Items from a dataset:

BEGIN

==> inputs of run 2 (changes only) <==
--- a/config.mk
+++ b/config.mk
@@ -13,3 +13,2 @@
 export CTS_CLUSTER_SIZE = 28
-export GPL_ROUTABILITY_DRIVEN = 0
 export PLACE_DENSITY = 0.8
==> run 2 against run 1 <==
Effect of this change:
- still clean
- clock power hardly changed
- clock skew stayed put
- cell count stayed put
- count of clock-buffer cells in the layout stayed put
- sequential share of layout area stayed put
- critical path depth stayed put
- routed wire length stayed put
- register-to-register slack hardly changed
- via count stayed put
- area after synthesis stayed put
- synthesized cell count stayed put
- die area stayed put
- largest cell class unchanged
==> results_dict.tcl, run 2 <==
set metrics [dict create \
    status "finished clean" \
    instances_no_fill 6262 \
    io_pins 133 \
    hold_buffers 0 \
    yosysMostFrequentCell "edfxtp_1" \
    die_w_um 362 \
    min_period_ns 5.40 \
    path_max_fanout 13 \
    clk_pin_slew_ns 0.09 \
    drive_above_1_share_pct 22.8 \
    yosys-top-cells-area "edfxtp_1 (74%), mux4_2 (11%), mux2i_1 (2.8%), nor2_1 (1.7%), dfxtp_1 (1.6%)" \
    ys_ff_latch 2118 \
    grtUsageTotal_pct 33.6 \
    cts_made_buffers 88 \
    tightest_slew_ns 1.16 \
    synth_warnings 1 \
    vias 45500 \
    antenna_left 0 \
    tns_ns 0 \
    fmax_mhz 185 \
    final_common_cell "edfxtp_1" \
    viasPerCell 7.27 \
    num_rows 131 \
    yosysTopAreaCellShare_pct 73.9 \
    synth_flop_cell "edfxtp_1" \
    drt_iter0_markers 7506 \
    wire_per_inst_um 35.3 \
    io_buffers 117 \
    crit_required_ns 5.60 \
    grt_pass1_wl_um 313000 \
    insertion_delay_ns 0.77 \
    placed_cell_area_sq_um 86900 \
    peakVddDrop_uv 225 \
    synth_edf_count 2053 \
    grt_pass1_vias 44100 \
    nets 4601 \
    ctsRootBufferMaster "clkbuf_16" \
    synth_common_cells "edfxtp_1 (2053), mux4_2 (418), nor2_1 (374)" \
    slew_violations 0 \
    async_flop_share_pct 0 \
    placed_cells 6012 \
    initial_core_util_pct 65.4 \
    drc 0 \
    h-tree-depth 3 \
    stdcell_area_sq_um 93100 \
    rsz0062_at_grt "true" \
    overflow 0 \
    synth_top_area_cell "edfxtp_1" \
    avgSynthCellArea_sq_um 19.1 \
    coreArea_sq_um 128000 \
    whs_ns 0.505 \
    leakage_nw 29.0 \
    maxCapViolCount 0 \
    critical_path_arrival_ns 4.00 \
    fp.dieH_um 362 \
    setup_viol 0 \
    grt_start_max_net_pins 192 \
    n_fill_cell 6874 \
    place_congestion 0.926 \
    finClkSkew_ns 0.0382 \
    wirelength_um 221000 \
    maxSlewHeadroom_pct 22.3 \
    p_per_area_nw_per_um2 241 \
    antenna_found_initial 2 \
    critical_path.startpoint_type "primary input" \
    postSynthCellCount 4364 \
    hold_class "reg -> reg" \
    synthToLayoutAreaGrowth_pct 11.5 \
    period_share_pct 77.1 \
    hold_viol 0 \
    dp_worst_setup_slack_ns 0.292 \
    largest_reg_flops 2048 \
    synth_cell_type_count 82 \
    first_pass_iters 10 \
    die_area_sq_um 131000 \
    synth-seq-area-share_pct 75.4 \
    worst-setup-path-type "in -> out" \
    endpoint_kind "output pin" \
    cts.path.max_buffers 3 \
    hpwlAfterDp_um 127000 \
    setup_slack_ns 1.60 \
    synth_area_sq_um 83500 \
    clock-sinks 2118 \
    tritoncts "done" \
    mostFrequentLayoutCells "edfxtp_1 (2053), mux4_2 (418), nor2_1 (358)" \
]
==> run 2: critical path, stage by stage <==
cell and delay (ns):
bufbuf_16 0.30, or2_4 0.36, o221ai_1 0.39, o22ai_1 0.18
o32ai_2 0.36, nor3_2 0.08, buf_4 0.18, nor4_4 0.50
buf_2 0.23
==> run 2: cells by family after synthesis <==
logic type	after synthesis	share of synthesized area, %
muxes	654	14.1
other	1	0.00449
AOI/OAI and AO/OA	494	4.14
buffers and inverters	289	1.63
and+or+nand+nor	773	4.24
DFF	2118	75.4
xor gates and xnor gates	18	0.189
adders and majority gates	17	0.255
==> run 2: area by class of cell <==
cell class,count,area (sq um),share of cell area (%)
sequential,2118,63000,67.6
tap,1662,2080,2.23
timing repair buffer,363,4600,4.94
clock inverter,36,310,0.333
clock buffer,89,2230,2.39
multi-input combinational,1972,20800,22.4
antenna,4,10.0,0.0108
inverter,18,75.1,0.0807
From an optimization exercise on the open Yosys and OpenROAD flow, aimed at small area; shortcuts taken in it are not production practice.
The RTL was checked by simulation tests, not by an equivalence proof against the original design.

**design/flow/config.mk**
```make
export PLATFORM = sky130hd
export DESIGN_NAME = speden_display
export DESIGN_NICKNAME = speden_display
export VERILOG_FILES = /design/flow/design.v
export SDC_FILE = /design/flow/constraint.sdc
export NUM_CORES = 4
export LEC_CHECK = 0
export CAP_MARGIN = 20
export CORE_MARGIN = 2
export CORE_UTILIZATION = 40
export SLEW_MARGIN = 20
```
Context: an optimization exercise on an open-source flow, tuned for small area, a short achievable clock period and few clock cycles. The choices shown serve that exercise and are no tape-out recipe.
The RTL was checked by simulation tests, not by an equivalence proof against the original design.
Power is estimated from default activity; no workload was simulated.

==> flow/flow/run.sh <==
#!/bin/bash
set -euo pipefail
export SETUP_SLACK_MARGIN=6.5
bash standard.sh > standard.log 2>&1
==> flow/standard.sh <==
#!/bin/bash
# synth_recipe.tcl (not shown) runs the flow's synth.tcl, then flattens the netlist and writes it again
# the make line also repeats each setting of config.mk as NAME=value (left out here)
make -C /OpenROAD-flow-scripts/flow DESIGN_CONFIG=/design/flow/config.mk WORK_HOME=/design/flow/orfs CLKGATE_MAP_FILE= SYNTH_SCRIPT=/design/flow/synth_recipe.tcl "${@:-finish}"
==> flow/config.mk <==
export PLATFORM = sky130hd
export DESIGN_NAME = apf_core
export DESIGN_NICKNAME = apf_core
export VERILOG_FILES = /design/flow/design.v
export SDC_FILE = /design/flow/constraint.sdc
export NUM_CORES = 4
export LEC_CHECK = 0
export CAP_MARGIN = 20
export CORE_MARGIN = 2
export CORE_UTILIZATION = 40
export PLACE_DENSITY = 0.55
export SLEW_MARGIN = 20
==> flow/constraint.sdc <==
create_clock -name core_clock -period 11.0 [get_ports {clk}]
set_input_delay 2.2000 -clock core_clock [delete_from_list [all_inputs] [get_ports {clk}]]
set_output_delay 2.2000 -clock core_clock [all_outputs]
set_load 0.01 [all_outputs]
==> flow/design.v <==
module apf_core (
    input  wire        clk,
    input  wire        rst,           
    input  wire        start,         
    input  wire [31:0] program_len,
    input  wire [31:0] packet_len,
    input  wire [31:0] filter_age,
    output wire        prog_rd,
    output wire [31:0] prog_addr,
    input  wire [7:0]  prog_data,
    output wire        pkt_rd,
    output wire [31:0] pkt_addr,
    input  wire [7:0]  pkt_data,
    output reg         done,          
    output reg         pass           
);
    localparam integer S_IDLE = 0,  S_REDIR = 1,  S_RCHK = 2,  S_OP  = 3,
                       S_IMM  = 4,  S_CMP   = 5,  S_JX   = 6,  S_LD0 = 7,
                       S_LDX  = 8,  S_LD1   = 9,  S_LDD  = 10, S_JB0 = 11,
                       S_JB1  = 12, S_JB2   = 13, S_LIT  = 14, S_MD0 = 15,
                       S_MD   = 16, S_SLOT  = 17;
    localparam integer NS = 18;
    localparam [1:0] M_MUL = 2'd0, M_DIV = 2'd1, M_SHL = 2'd2, M_SHR = 2'd3;
    localparam integer NT = 2;
    localparam integer SP = 16 / NT;
    localparam integer SB = (SP == 16) ? 4 : (SP == 8) ? 3 : (SP == 4) ? 2 : (SP == 2) ? 1 : 0;
    reg [NS-1:0] st;
    reg [31:0] fa;           
    reg        fa_lt;        
    reg        dropf;        
    reg        pv;           
    reg [31:0] plen_r, klen_r;
    reg [31:0] budget;
    reg [31:0] r0, r1;
    reg [4:0]  opc;
    reg        rsel;
    reg [1:0]  szf;          
    reg [1:0]  bcnt;         
    reg [31:0] imm;          
    reg [31:0] cmp;          
    reg        exv;          
    reg [31:0] paddr;        
    reg [2:0]  lcnt;         
    reg        okf;          
    reg        eovf, nz;     
    reg        lmore;        
    reg        differ;       
    reg [5:0]  mcnt;
    reg [1:0]  mmode;
    reg        mskip;        
    reg        hit_r;        
    reg [3:0]  hp;           
    reg [3:0]  ic;           
    reg        k0ok, st1;
    reg [31:0] ring [0:15];
    wire [7:0]  b      = prog_data;
    wire [31:0] rr     = rsel ? r1 : r0;           
    wire [31:0] xop    = rsel ? r1 : imm;          
    reg  [31:0] simm;
    always @(*) begin
        case (szf)
            2'd1:    simm = {{24{imm[7]}}, imm[7:0]};
            2'd2:    simm = {{16{imm[15]}}, imm[15:0]};
            default: simm = imm;
        endcase
    end
    wire [31:0] shv    = rsel ? r1 : simm;
    wire [31:0] imm_nx = {imm[23:0], b};
    wire        op_cj  = (opc >= 5'd15 && opc <= 5'd19);
    wire        op_ld  = (opc >= 5'd1 && opc <= 5'd6);
    wire        op_md  = (opc == 5'd8 || opc == 5'd9 || opc == 5'd12);
    wire        op_jmpc = (opc >= 5'd14 && opc <= 5'd20);       
    wire        ld_idx = (opc >= 5'd4);
    wire        nopf   = (opc == 5'd14) || (op_cj && rsel);
    wire [2:0]  ld_sz  = (opc == 5'd1 || opc == 5'd4) ? 3'd1 :
                         (opc == 5'd2 || opc == 5'd5) ? 3'd2 : 3'd4;
    wire        ld_last  = st[S_LDD] && (lcnt == 3'd1);
    wire        act_op   = st[S_OP] || ld_last || (st[S_SLOT] && hit_r);
    reg         bdec;         
    wire        bud0     = bdec ? (budget == 32'd1) : (budget == 32'd0);
    wire        dec      = act_op && pv && !bud0;      
    wire        imm_byte = st[S_IMM] && pv;
    wire        imm_last = imm_byte && (bcnt == 2'd0);
    wire        cmp_byte = st[S_CMP] && pv;
    wire        cmp_last = cmp_byte && (bcnt == 2'd0);
    wire        lit_byte = st[S_LIT] && pv;
    wire        lit_last = lit_byte && !lmore;
    assign prog_rd   = fa_lt && (act_op || st[S_CMP] || st[S_LIT] || st[S_REDIR] ||
                                 st[S_JX] || (st[S_IMM] && !(bcnt == 2'd0 && nopf)));
    assign prog_addr = fa;
    assign pkt_rd    = (st1 && k0ok) || ((st[S_LD1] || st[S_JB2]) && okf) ||
                       (st[S_LDD] && lcnt != 3'd1) || (st[S_LIT] && lmore);
    assign pkt_addr  = paddr;
    wire        consume  = pv && (act_op || st[S_IMM] || st[S_CMP] || st[S_LIT]);
    reg         x_add, x_and, x_or, x_li, x_cj, x_jb, x_nn, x_swap, x_mov, x_fault;
    wire        exo      = st[S_OP];
    wire        ex_add   = exo && x_add;
    wire        ex_and   = exo && x_and;
    wire        ex_or    = exo && x_or;
    wire        ex_li    = exo && x_li;
    wire        ex_cj    = exo && x_cj;
    wire        ex_jb    = exo && x_jb;
    wire        ex_nn    = exo && x_nn;                                 
    wire        ex_swap  = exo && x_swap;
    wire        ex_mov   = exo && x_mov;
    wire        ex_fault = exo && x_fault;
    wire        md_div  = st[S_MD] && mmode == M_DIV;
    wire        md_mul  = st[S_MD] && mmode == M_MUL;
    wire        cmp_sub = ex_cj || st[S_JX] || md_div;
    wire [31:0] bx      = st[S_LD0] ? imm : ex_nn ? rr : xop;
    wire        b_inv   = cmp_sub || ex_nn;
    wire        b_zero  = md_mul && !r0[31];
    wire [31:0] add_b   = b_zero ? 32'd0 : (bx ^ {32{b_inv}});
    wire [32:0] add_a   = st[S_MD]  ? {md_div & cmp[31], cmp[30:0], md_div & r0[31]} :
                          st[S_LD0] ? {1'b0, r1} :
                          st[S_JB0] ? {1'b0, rr} :
                          ex_nn     ? 33'd0 : {1'b0, r0};
    wire        add_c   = cmp_sub || (ex_nn && imm[0]);
    wire [33:0] add_s   = {1'b0, add_a} + {1'b0, b_inv, add_b} + {33'd0, add_c};
    wire [31:0] sum     = add_s[31:0];
    wire [31:0] andv   = r0 & xop;
    wire        eq     = (r0 == xop);
    wire        ge     = add_s[33] ^ 1'b1 ^ 1'b1;    
    reg         cond;
    always @(*) begin
        case (opc)
            5'd15:   cond = eq;
            5'd16:   cond = !eq;
            5'd17:   cond = ge && !eq;
            5'd18:   cond = !ge;
            default: cond = (andv != 32'd0);
        endcase
    end
    wire        taken  = (ex_cj && cond) || (ex_jb && differ);
    wire        bu_p    = st[S_RCHK] || st[S_OP];
    wire [31:0] bu_len  = bu_p ? plen_r : klen_r;
    wire [31:0] bu_x    = st[S_RCHK] ? fa : (st[S_OP] ? cmp : (st[S_LD0] ? imm : (st[S_JB1] ? imm : paddr)));
    wire [32:0] bu      = {1'b0, bu_len} - {1'b0, bu_x};
    wire        bu_pos  = !bu[32] && (bu[31:0] != 32'd0);      
    wire        bu_m1   = (bu == 33'h1FFFFFFFF);               
    wire        bu_gsz  = !bu[32] && (bu[31:3] != 29'd0 || bu[2:0] >= ld_sz);
    wire [31:0] fa_tgt = fa + cmp;
    wire [31:0] fa_inc = fa + 32'd1;
    wire [31:0] pinc   = paddr + 32'd1;
    wire [31:0] m13v   = (k0ok && pkt_data[7:4] == 4'd4) ? {26'd0, pkt_data[3:0], 2'b00} : 32'd0;
    reg  [31:0] init0, initk;
    always @(*) begin
        case (hp)
            4'd13:   init0 = m13v;
            4'd14:   init0 = packet_len;
            4'd15:   init0 = filter_age;
            default: init0 = 32'd0;
        endcase
        case (imm[3:0])
            4'd13:   initk = m13v;
            4'd14:   initk = packet_len;
            4'd15:   initk = filter_age;
            default: initk = 32'd0;
        endcase
    end
    reg  [3:0]  tsel_r;                              
    reg  [31:0] tapval;
    integer j;
    always @(*) begin
        tapval = ring[0];
        for (j = 1; j < NT; j = j + 1)
            if (tsel_r[3:SB] == j) tapval = ring[j * SP];
    end
    wire        init_on = (ic != 4'd0);
    wire [31:0] rdval   = init_on ? initk : tapval;
    wire        slot_do = st[S_SLOT] && hit_r;
    wire        stm_do  = slot_do && imm[4];
    wire        ldm_do  = slot_do && !imm[4];
    integer i;
    always @(posedge clk) begin
        for (i = 0; i < 16; i = i + 1) begin
            if ((i % SP) == SP - 1) begin
                if (stm_do && tsel_r[3:SB] == ((i + 1) % 16) / SP)
                    ring[i] <= rr;
                else if (init_on)
                    ring[i] <= (i == 15) ? init0 : 32'd0;
                else
                    ring[i] <= ring[(i + 1) % 16];
            end else
                ring[i] <= ring[i + 1];
        end
    end
    wire        mul_div = (mmode == M_MUL) || (mmode == M_DIV);
    wire        skip8   = (mcnt[5:3] != 3'd0) && (!mul_div || (mskip && r0[31:24] == 8'd0));
    wire        md_fin  = skip8 ? (mcnt == 6'd8) : (mcnt == 6'd1);
    wire        dq      = add_s[33];                 
    wire [31:0] a_sh    = skip8 ? {cmp[23:0], r0[31:24]} : {cmp[30:0], r0[31]};
    wire        a_add   = !skip8 && ((mmode == M_MUL) || (mmode == M_DIV && dq));
    wire [31:0] a_nx    = a_add ? sum : a_sh;
    wire [31:0] b_nx    = skip8 ? {r0[23:0], 8'd0} : {r0[30:0], mmode == M_DIV && dq};
    wire        md_a_r0 = md_fin && (mmode == M_MUL || mmode == M_SHR);
    wire        sh_zero = (shv == 32'd0);
    wire        sh_l    = !shv[31] && shv[30:5] == 26'd0 && shv[4:0] != 5'd0;
    wire        sh_r    = shv[31] && shv[30:5] == 26'h3FFFFFF && shv[4:0] != 5'd0;
    wire [4:0]  d_op   = dec ? b[7:3] : opc;
    wire        d_r    = dec ? b[0] : rsel;
    wire        d_any  = (dec && b[2:1] == 2'd0) || imm_last;      
    wire        d_ld   = (d_op >= 5'd1 && d_op <= 5'd6);
    wire        d_md   = (d_op == 5'd8 || d_op == 5'd9 || d_op == 5'd12);
    wire        d_jb   = (d_op == 5'd20);
    wire        d_cjr  = (d_op >= 5'd15 && d_op <= 5'd20) && !d_r;   
    wire        d_slot = (d_op == 5'd21) && (dec || imm_nx[31:5] == 27'd0);
    wire        d_jnop = dec && (d_op >= 5'd14 && d_op <= 5'd19);    
    wire        d_jx   = imm_last && (d_op == 5'd14 || (d_op >= 5'd15 && d_op <= 5'd19 && d_r));
    wire [31:0] d_imm  = dec ? 32'd0 : imm_nx;
    wire        d_eok  = (d_imm[31:6] == 26'd0) && d_imm[5] && (d_imm[4:2] == 3'd0);    
    wire        d_ex   = !(d_ld || d_md || (imm_last && d_cjr) || d_jb || d_slot || d_jx || d_jnop);
    wire        d_known = (d_op == 5'd7 || d_op == 5'd10 || d_op == 5'd11 || d_op == 5'd13 ||
                           (d_op == 5'd21 && d_eok));
    reg [NS-1:0] nst;
    reg          fin, verdict, nexv;
    reg [1:0]    nbcnt;
    always @(*) begin
        nst     = st;
        fin     = 1'b0;
        verdict = 1'b1;
        nexv    = exv;
        if (st[S_IDLE]) begin
            if (start) nst = (1 << S_REDIR);
        end
        if (st[S_REDIR]) nst = (1 << S_OP);
        if (st[S_RCHK])  nst = (1 << S_REDIR);
        if (act_op) begin
            nexv = 1'b0;
            if (bud0)
                fin = 1'b1;
            else if (!pv) begin
                fin = 1'b1;
                verdict = !dropf;
            end else if (b[2:1] != 2'd0)
                nst = (1 << S_IMM);
        end
        if (st[S_IMM] && !pv) fin = 1'b1;              
        if (st[S_CMP] && !pv) fin = 1'b1;              
        if (st[S_LIT] && !pv) fin = 1'b1;              
        if (d_any) begin
            nexv = 1'b0;
            if (d_ld)                      nst = (1 << S_LD0);
            else if (d_md)                 nst = (1 << S_MD0);
            else if (imm_last && d_cjr)    nst = (1 << S_CMP);
            else if (d_jb)                 nst = (1 << S_JB0);
            else if (d_slot)               nst = (1 << S_SLOT);
            else if (d_jx)                 nst = (1 << S_JX);
            else if (d_jnop)               nst = (1 << S_OP);
            else begin                     nst = (1 << S_OP); nexv = 1'b1; end
        end
        if (cmp_last) begin
            if (opc == 5'd20) nst = (1 << S_JB0);
            else begin        nst = (1 << S_OP); nexv = 1'b1; end
        end
        if (lit_last) begin nst = (1 << S_OP); nexv = 1'b1; end
        if (st[S_JX]) nst = ((opc == 5'd14) || cond) ? (1 << S_RCHK) : (1 << S_OP);
        if (st[S_LD0]) nst = ld_idx ? (1 << S_LDX) : (1 << S_LD1);
        if (st[S_LDX]) nst = (1 << S_LD1);
        if (st[S_LD1]) begin
            if (okf) nst = (1 << S_LDD);
            else     fin = 1'b1;
        end
        if (st[S_JB0]) nst = (1 << S_JB1);
        if (st[S_JB1]) nst = (1 << S_JB2);
        if (st[S_JB2]) begin
            if (okf) nst = (1 << S_LIT);
            else     fin = 1'b1;
        end
        if (st[S_MD0]) begin
            if (opc == 5'd9 && xop == 32'd0) fin = 1'b1;
            else if (opc == 5'd12 && !(sh_l || sh_r)) nst = (1 << S_OP);
            else nst = (1 << S_MD);
        end
        if (st[S_MD] && md_fin) nst = (1 << S_OP);
        if (ex_fault) begin
            fin = 1'b1;
            verdict = 1'b1;
        end
        if (taken) begin
            fin  = 1'b0;
            nst  = (1 << S_REDIR);
            nexv = 1'b0;
        end
        if (fin) begin
            nst  = (1 << S_IDLE);
            nexv = 1'b0;
        end
    end
    wire        s_sum  = ex_add || ex_nn;
    wire        s_r1   = (ex_mov && !rsel) || ex_swap;
    wire        s_ld   = st[S_LDD];
    wire        s_a    = st[S_MD] && md_a_r0;
    wire        s_b    = st[S_MD] && !md_a_r0;
    wire [31:0] res    = ({32{s_sum}}   & sum)   |
                         ({32{ex_and}}  & andv)  |
                         ({32{ex_or}}   & (r0 | xop)) |
                         ({32{ex_li}}   & simm)  |
                         ({32{s_r1}}    & r1)    |
                         ({32{ldm_do}}  & rdval) |
                         ({32{s_ld}}    & {rr[23:0], pkt_data}) |
                         ({32{s_a}}     & a_nx)  |
                         ({32{s_b}}     & b_nx);
    wire        start_now = st[S_IDLE] && start;
    wire        ld_wr   = (st[S_LD1] && okf) || st[S_LDD];
    wire        rr_wr   = ex_li || ex_nn || ex_mov || ldm_do || ld_wr;
    wire        wr0     = start_now || ex_add || ex_and || ex_or || ex_swap || (rr_wr && !rsel) ||
                          st[S_MD] || (st[S_MD0] && opc == 5'd12 && !sh_zero && !(sh_l || sh_r));
    wire        wr1     = start_now || ex_swap || (rr_wr && rsel);
    wire        r1_r0   = ex_swap || (ex_mov && rsel);
    wire [3:0]  hp1    = hp + 4'd1;
    wire [3:0]  kd_nx  = imm_nx[3:0] - hp1;          
    wire [3:0]  kd_0   = 4'd0 - hp1;
    wire [3:0]  kd_st  = imm[3:0] - hp1;
    wire        jx_tk  = st[S_JX] && ((opc == 5'd14) || cond);
    wire        dec_ok = dec && !taken;
    wire        imm_jmp = imm_last && op_jmpc;         
    wire        imm_en  = dec || imm_byte || cmp_byte || st[S_JB0];
    wire [31:0] imm_d   = ({32{(imm_byte && !imm_jmp) || cmp_byte}} & imm_nx) |
                          ({32{st[S_JB0]}} & sum);
    wire        cmp_tgt = (cmp_last && opc != 5'd20) || lit_last;
    wire        cmp_en  = dec || imm_jmp || cmp_tgt || st[S_MD0] || st[S_MD];
    wire [31:0] cmp_d   = ({32{imm_jmp}} & imm_nx) | ({32{cmp_tgt}} & fa_tgt) |
                          ({32{st[S_MD]}} & a_nx);
    wire        pa_sum  = st[S_LD0] && ld_idx;
    wire        pa_imm  = st[S_LD0] && !ld_idx;
    wire        pa_en   = start_now || pkt_rd || st[S_LD0] || st[S_JB0];
    wire [31:0] pa_d    = ({32{pkt_rd}} & pinc) | ({32{pa_sum}} & sum) |
                          ({32{pa_imm}} & imm) | ({32{st[S_JB0]}} & rr);
    always @(posedge clk) begin
        st     <= rst ? (1 << S_IDLE) : nst;
        exv    <= rst ? 1'b0 : nexv;
        done   <= !rst && fin;
        if (rst) pass <= 1'b0;
        else if (fin) pass <= verdict;
        st1    <= !rst && start_now;
        if (rst) ic <= 4'd0;
        else if (start_now) ic <= SP[3:0];
        else if (init_on) ic <= ic - 4'd1;
        hp     <= start_now ? 4'd12 : hp1;
        plen_r <= program_len;
        klen_r <= packet_len;
        if (start_now) begin
            fa    <= 32'd0;
            fa_lt <= (program_len != 32'd0);
            dropf <= 1'b0;
        end else if (taken) begin
            fa    <= cmp;
            fa_lt <= bu_pos;
            dropf <= bu_m1;
        end else if (jx_tk) begin
            fa    <= fa_tgt;
        end else if (st[S_RCHK]) begin
            fa_lt <= bu_pos;
            dropf <= bu_m1;
        end else if (prog_rd) begin
            fa    <= fa_inc;
            fa_lt <= (fa_inc != plen_r);
            dropf <= 1'b0;
        end
        if (start_now || st[S_REDIR]) pv <= prog_rd;
        else                           pv <= prog_rd || (pv && !consume);
        bdec <= !start_now && dec_ok;
        if (start_now)   budget <= program_len;
        else if (bdec)   budget <= budget - 32'd1;
        if (dec) begin
            opc  <= b[7:3];
            rsel <= b[0];
            szf  <= b[2:1];
        end
        if (dec)                   bcnt <= (b[2:1] == 2'd1) ? 2'd0 : (b[2:1] == 2'd2) ? 2'd1 : 2'd3;
        else if (imm_byte || cmp_byte) begin
            if (imm_last && d_cjr) bcnt <= (szf == 2'd1) ? 2'd0 : (szf == 2'd2) ? 2'd1 : 2'd3;
            else                   bcnt <= bcnt - 2'd1;
        end
        begin : xkind
            reg go;
            go = d_any ? d_ex : (cmp_last || lit_last);
            x_add   <= go && d_any && d_op == 5'd7;
            x_and   <= go && d_any && d_op == 5'd10;
            x_or    <= go && d_any && d_op == 5'd11;
            x_li    <= go && d_any && d_op == 5'd13;
            x_nn    <= go && d_any && d_op == 5'd21 && d_eok && !d_imm[1];
            x_swap  <= go && d_any && d_op == 5'd21 && d_eok && d_imm[1:0] == 2'd2;
            x_mov   <= go && d_any && d_op == 5'd21 && d_eok && d_imm[1:0] == 2'd3;
            x_fault <= go && d_any && !d_known;
            x_cj    <= go && cmp_last;
            x_jb    <= go && lit_last;
        end
        if (imm_en) imm <= imm_d;
        if (cmp_en) cmp <= cmp_d;
        if (pa_en)  paddr <= pa_d;
        if (pkt_rd) lmore <= (pinc != imm);
        if (wr0) r0 <= res;
        if (wr1) r1 <= r1_r0 ? r0 : res;
        if (dec)           begin hit_r <= (kd_0[SB-1:0] == 0);  tsel_r <= kd_0;  end
        else if (imm_byte) begin hit_r <= (kd_nx[SB-1:0] == 0); tsel_r <= kd_nx; end
        else if (st[S_SLOT]) begin hit_r <= (kd_st[SB-1:0] == 0); tsel_r <= kd_st; end
        if (st[S_LD0] || st[S_LDX]) okf <= bu_gsz;
        if (st[S_JB1])              okf <= nz && !eovf && !bu[32];
        if (st[S_LD1])              lcnt <= ld_sz;
        else if (st[S_LDD])         lcnt <= lcnt - 3'd1;
        if (st[S_JB0]) begin
            eovf   <= add_s[32];
            nz     <= (xop != 32'd0);
            differ <= 1'b0;
        end
        if (lit_byte) differ <= differ || (prog_data != pkt_data);
        if (st[S_MD0]) begin
            mskip <= 1'b1;
            mcnt  <= (opc == 5'd12) ? {1'b0, shv[4:0]} : 6'd32;
            mmode <= (opc == 5'd8) ? M_MUL : (opc == 5'd9) ? M_DIV : sh_l ? M_SHL : M_SHR;
        end
        if (st[S_MD]) begin
            mcnt <= mcnt - (skip8 ? 6'd8 : 6'd1);
            if (!skip8) mskip <= 1'b0;
        end
        if (start_now) begin
            paddr <= 32'd0;
            k0ok  <= (packet_len != 32'd0);
        end
    end
endmodule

END

The problem
In the entries above, please find the line with "- routed wire length stayed put" and the line with "min_period_ns 5.40 \", then write out exactly those two lines and every line between them, and nothing more.

Solution to this exercise
- routed wire length stayed put
- register-to-register slack hardly changed
- via count stayed put
- area after synthesis stayed put
- synthesized cell count stayed put
- die area stayed put
- largest cell class unchanged
==> results_dict.tcl, run 2 <==
set metrics [dict create \
    status "finished clean" \
    instances_no_fill 6262 \
    io_pins 133 \
    hold_buffers 0 \
    yosysMostFrequentCell "edfxtp_1" \
    die_w_um 362 \
    min_period_ns 5.40 \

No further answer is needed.